I will read it in detail later today.
I thought that the movement of the wintering cluster was also of interest and the hives brooding charts.

Ernie


----------



## JBJ (Jan 27, 2005)

Ernie, I would say the first 2 articles I posted reinforce the why and how on the article you posted, they seem to fit nicely together.


----------



## Allen Dick (Jan 10, 2009)

Good stuff.



> Bees raised at 36°C performed as expected for bees typically classiﬁed as ‘‘good learners,’’ whereas bees raised at 32°C and 34.5°C performed signiﬁcantly less well. We propose that the temperature at which pupae are raised will inﬂuence their behavioral performance as adults and may determine the tasks they carry out best inside and outside the hive.


FWIW,

*32 Celsius degree = 89.6 Fahrenheit degree *
*34.5 Celsius degree = 94.1 Fahrenheit degree 
**36 Celsius degree = 96.8 Fahrenheit degree *

from 
http://www.convertit.com/Go/ConvertIt/Measurement/Converter.ASP

I have heard that some queen raisers slow development to suit their schedule by controlling temp. Also, in baby nucs, queen cells often get cooled below optimal temps. How important are learning abilities in queens? Does the same apply?


----------



## JBJ (Jan 27, 2005)

"...bees were vibrating their thoracic muscles and reaching temperatures up to 41°C. (107.6F)" Phillips

That is pretty toasty, I wonder what volume of honey it would take to generate that much heat in Calories? One of you physicist types out there should relish such a thermodynamics calculation.


----------



## JBJ (Jan 27, 2005)

*Useful diversion?*

I guess that is more of a calorimetry question. How much stored energy in honey is converted to heat energy is per unit of time per bee when they generate these temps? What kind of "heat mileage" can a honeybee achieve per milligram of honey?

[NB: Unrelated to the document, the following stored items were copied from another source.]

From an optimization exercise on the open Yosys and OpenROAD flow, aimed at small area and a short achievable clock period; shortcuts taken in it are not production practice. Only simulation tests tie the RTL to the original design; equivalence was not proved. Power and IR drop assume default switching activity.

== run 1 ==
## work_zyq
module work_zyq(CLK,rst,keystat,dataout);
	input CLK;
	input rst;
	input [4:0]keystat;
	output [31:0]dataout;
	reg [31:0]dataout;
	reg [14:0]first;       
	reg [2:0]preop;        
	reg [4:0]prestat;      
	wire is_add = preop == 3'b110;
	wire is_sub = preop == 3'b111;
	wire is_mul = preop == 3'b100;
	wire is_div = preop == 3'b101;
	wire is_none = ~preop[2];
	wire [14:0] second;
	zq_v4 uv(.d(dataout[15:0]), .v(second));
	wire subm = preop[0];
	wire addsub = is_add | is_sub;
	wire [28:0] prod;
	zq_mul15 umul(.a(first), .b(second & {15{is_mul}}), .ea(first & {15{addsub}}),
		.eb((second ^ {15{subm}}) & {15{addsub}}), .ci(addsub & subm), .p(prod));
	wire [14:0] u = prod[14:0];
	wire uco = prod[15];   
	wire gt = uco & |u;
	wire [14:0] mag;       
	zq_cneg #(15) uneg(.x(u), .n(~uco), .y(mag));
	wire [14:0] quo;
	zq_div15 udiv(.n(first), .d(second), .q(quo));
	wire [28:0] ans = {prod[28:16], prod[15] & ~is_sub, is_sub ? mag : prod[14:0]} |
	                  {14'd0, {15{is_div}} & quo};
	wire [31:0] bcd;
	zq_bcd29 ubcd(.b(ans), .d(bcd));
	wire neg = is_sub & ~gt;
	wire [4:0] nz;         
	assign nz[0] = |bcd[3:0];
	assign nz[1] = |bcd[7:4];
	assign nz[2] = |bcd[11:8];
	assign nz[3] = |bcd[15:12];
  ...
clock: 220.0 ns
lec_check: 0
cap_margin: 20
core_margin: 2
core_utilization: 40
slew_margin: 20
standard.sh (not shown) runs the stock make flow with config.mk's settings and CLKGATE_MAP_FILE= SYNTH_SCRIPT=/design/flow/synth_recipe.tcl, a recipe that flattens the netlist after the stock synthesis.
==> flow/flow/run.sh <==
#!/bin/bash
# Own layout flow: the standard synthesis and layout, except that
#  - Yosys skips the quick ABC pass inside synth (-noabc), extracts full/half adder
#    cells only in the modules listed in flow/fa_modules.txt (kept apart until mapping,
#    then flattened like the rest), and maps the logic with the area-oriented ABC script
#    in flow/abc.script (no gate upsizing); the modules in flow/fast_modules.txt (the key
#    decoder zq_ctl) are mapped with ORFS's speed script;
#  - no buffers for module pass-through wires (modules are flattened after mapping);
#  - port buffers are buf_2 cells;
#  - the resizer's repair_timing aims at the slack in flow/margin.txt (the SDC's clock is
#    unchanged).
# Each tool's full output goes to a log file in the work folder.
set -euo pipefail
WORK=$(pwd)
FL=$WORK/flow
MARGIN=$(cat "$FL/margin.txt")
FAMODS=$(cat "$FL/fa_modules.txt")
FASTMODS=$(cat "$FL/fast_modules.txt")

sed -e "s#^source \$::env(SCRIPTS_DIR)/synth_preamble.tcl#source \$::env(SCRIPTS_DIR)/synth_preamble.tcl\nset abc_fast \$abc_args\nset abc_args [lreplace \$abc_args 1 1 $FL/abc.script]#" \
    -e "s#^  extract_fa {\*}\[dont_use_extract_fa_args\]\$#  extract_fa {*}[dont_use_extract_fa_args] $FAMODS#" \
    -e "s#^  log_cmd abc {\*}\$abc_args\$#  log_cmd abc {*}\$abc_fast $FASTMODS\n  log_cmd abc {*}\$abc_args \$::env(DESIGN_NAME) $FAMODS#" \
  "$FLOW_HOME/scripts/synth.tcl" > "$WORK/own_synth.tcl"
grep -q "lreplace \$abc_args 1 1" "$WORK/own_synth.tcl"
grep -q "abc_fast $FASTMODS" "$WORK/own_synth.tcl"
grep -q "extract_fa {\*}\[dont_use_extract_fa_args\] $FAMODS" "$WORK/own_synth.tcl"
sed "s#\$::env(SCRIPTS_DIR)/synth.tcl#$WORK/own_synth.tcl#" "$WORK/synth_recipe.tcl" > "$WORK/own_synth_recipe.tcl"
grep -q "own_synth.tcl" "$WORK/own_synth_recipe.tcl"
sed "s#SYNTH_SCRIPT=[^ ]*#SYNTH_SCRIPT=$WORK/own_synth_recipe.tcl#" "$WORK/standard.sh" > "$WORK/own_synth.sh"
grep -q "own_synth_recipe.tcl" "$WORK/own_synth.sh"

SYNTH_KEEP_MODULES="$FASTMODS $FAMODS" SYNTH_ARGS=-noabc SYNTH_INSBUF=0 bash "$WORK/own_synth.sh" synth > "$WORK/synth.log" 2>&1
export BUFFER_PORTS_ARGS="-buffer_cell sky130_fd_sc_hd__buf_2"
export SETUP_SLACK_MARGIN=$MARGIN
bash "$WORK/standard.sh" > "$WORK/layout.log" 2>&1
test -f "$WORK/out/final.def"
==> flow/flow/abc.script <==
strash
dch
amap
topo
==> flow/flow/fa_modules.txt <==
zq_mul15
==> flow/flow/fast_modules.txt <==
zq_ctl
==> flow/flow/margin.txt <==
174.8
The following lists how run 2 was set up differently from run 1:
==> flow/flow/margin.txt <==
174.6
diff --git a/flow/config.mk b/flow/config.mk
--- a/flow/config.mk
+++ b/flow/config.mk
@@ -8,4 +8,5 @@
 export CAP_MARGIN = 20
 export CORE_MARGIN = 2
-export CORE_UTILIZATION = 40
+export CORE_UTILIZATION = 55
+export PLACE_DENSITY = 0.7
 export SLEW_MARGIN = 20
Results
- Summary — number of ordinary inverters in the final layout, run 2 relative to run 1: lower, by about 0.33%.
- Compared run 2 vs run 1, and global-route usage is up in run 2.
- Clock group share of total power in run 2 vs run 1: up 0.4 points
- Looking at timing endpoint of the critical path, the dataout[29]$_DFF_P_ result is from run 1; the first[5]$_DFF_P_ one comes from run 2.
- Of the two candidates, run 1 has the worse routed wire length and run 2 the better one.
- Compare run 2 and run 1 | share of post-route cells with drive strength above 1 lower: run 2
- Routed via count went up slightly going from run 1 to run 2.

This article seemed like it may be pertinent, but it is $35 just to see it: http://www.sciencedirect.com/scienc...serid=10&md5=9074460bb8a7f86aa1a49690bcf8acaa

Temperature affect on memory and learning could be significant. I wonder what the minimum brood nest temperatures obtained during transport through cold conditions are?


----------



## gingerbee (Jul 22, 2006)

If applied to stimulating brood production in spring when weather is variable, should one wait until temperatures warm to feed?


----------



## BEES4U (Oct 10, 2007)

*Queen Rearing and Brood temperature.*

A nice warm brood temperature should also have a direct influenc on the quality of a queen too!
Ernie


----------



## JBJ (Jan 27, 2005)

Good morning Ernie. That is a good point. Some of this data suggests to me that we may want to set the incubators a little warmer. 96.8F seems warmer than much of the published brood temps I have seen in the past.


----------



## Allen Dick (Jan 10, 2009)

Personally, I got an electronic indoor/outdoor electronic thermometer with a probe on a wire for $10 or so and put the probe into the brood area of various hives at various times. I found the regulation was very constant, within a fraction of a degree.

That gave me an idea of what the correct temperature was, and I used that in the incubator. I forget the exact number and could not find it just now.

Anyhow, the reason that the recommended temperatures are lower than the ideal is that most incubators do not nearly approach the beehive accuracy in regulation, and even a little overshoot on the high side can damage queen cells. Slightly lower temperatures do not have so obvious and immediate an effect. Therefore, the recommended temps is lower by safety factor.

I'd recommend using the same thermometer that you use to establish the correct temp for calibrating and monitoring the incubator, since individual units may vary by a degree or two.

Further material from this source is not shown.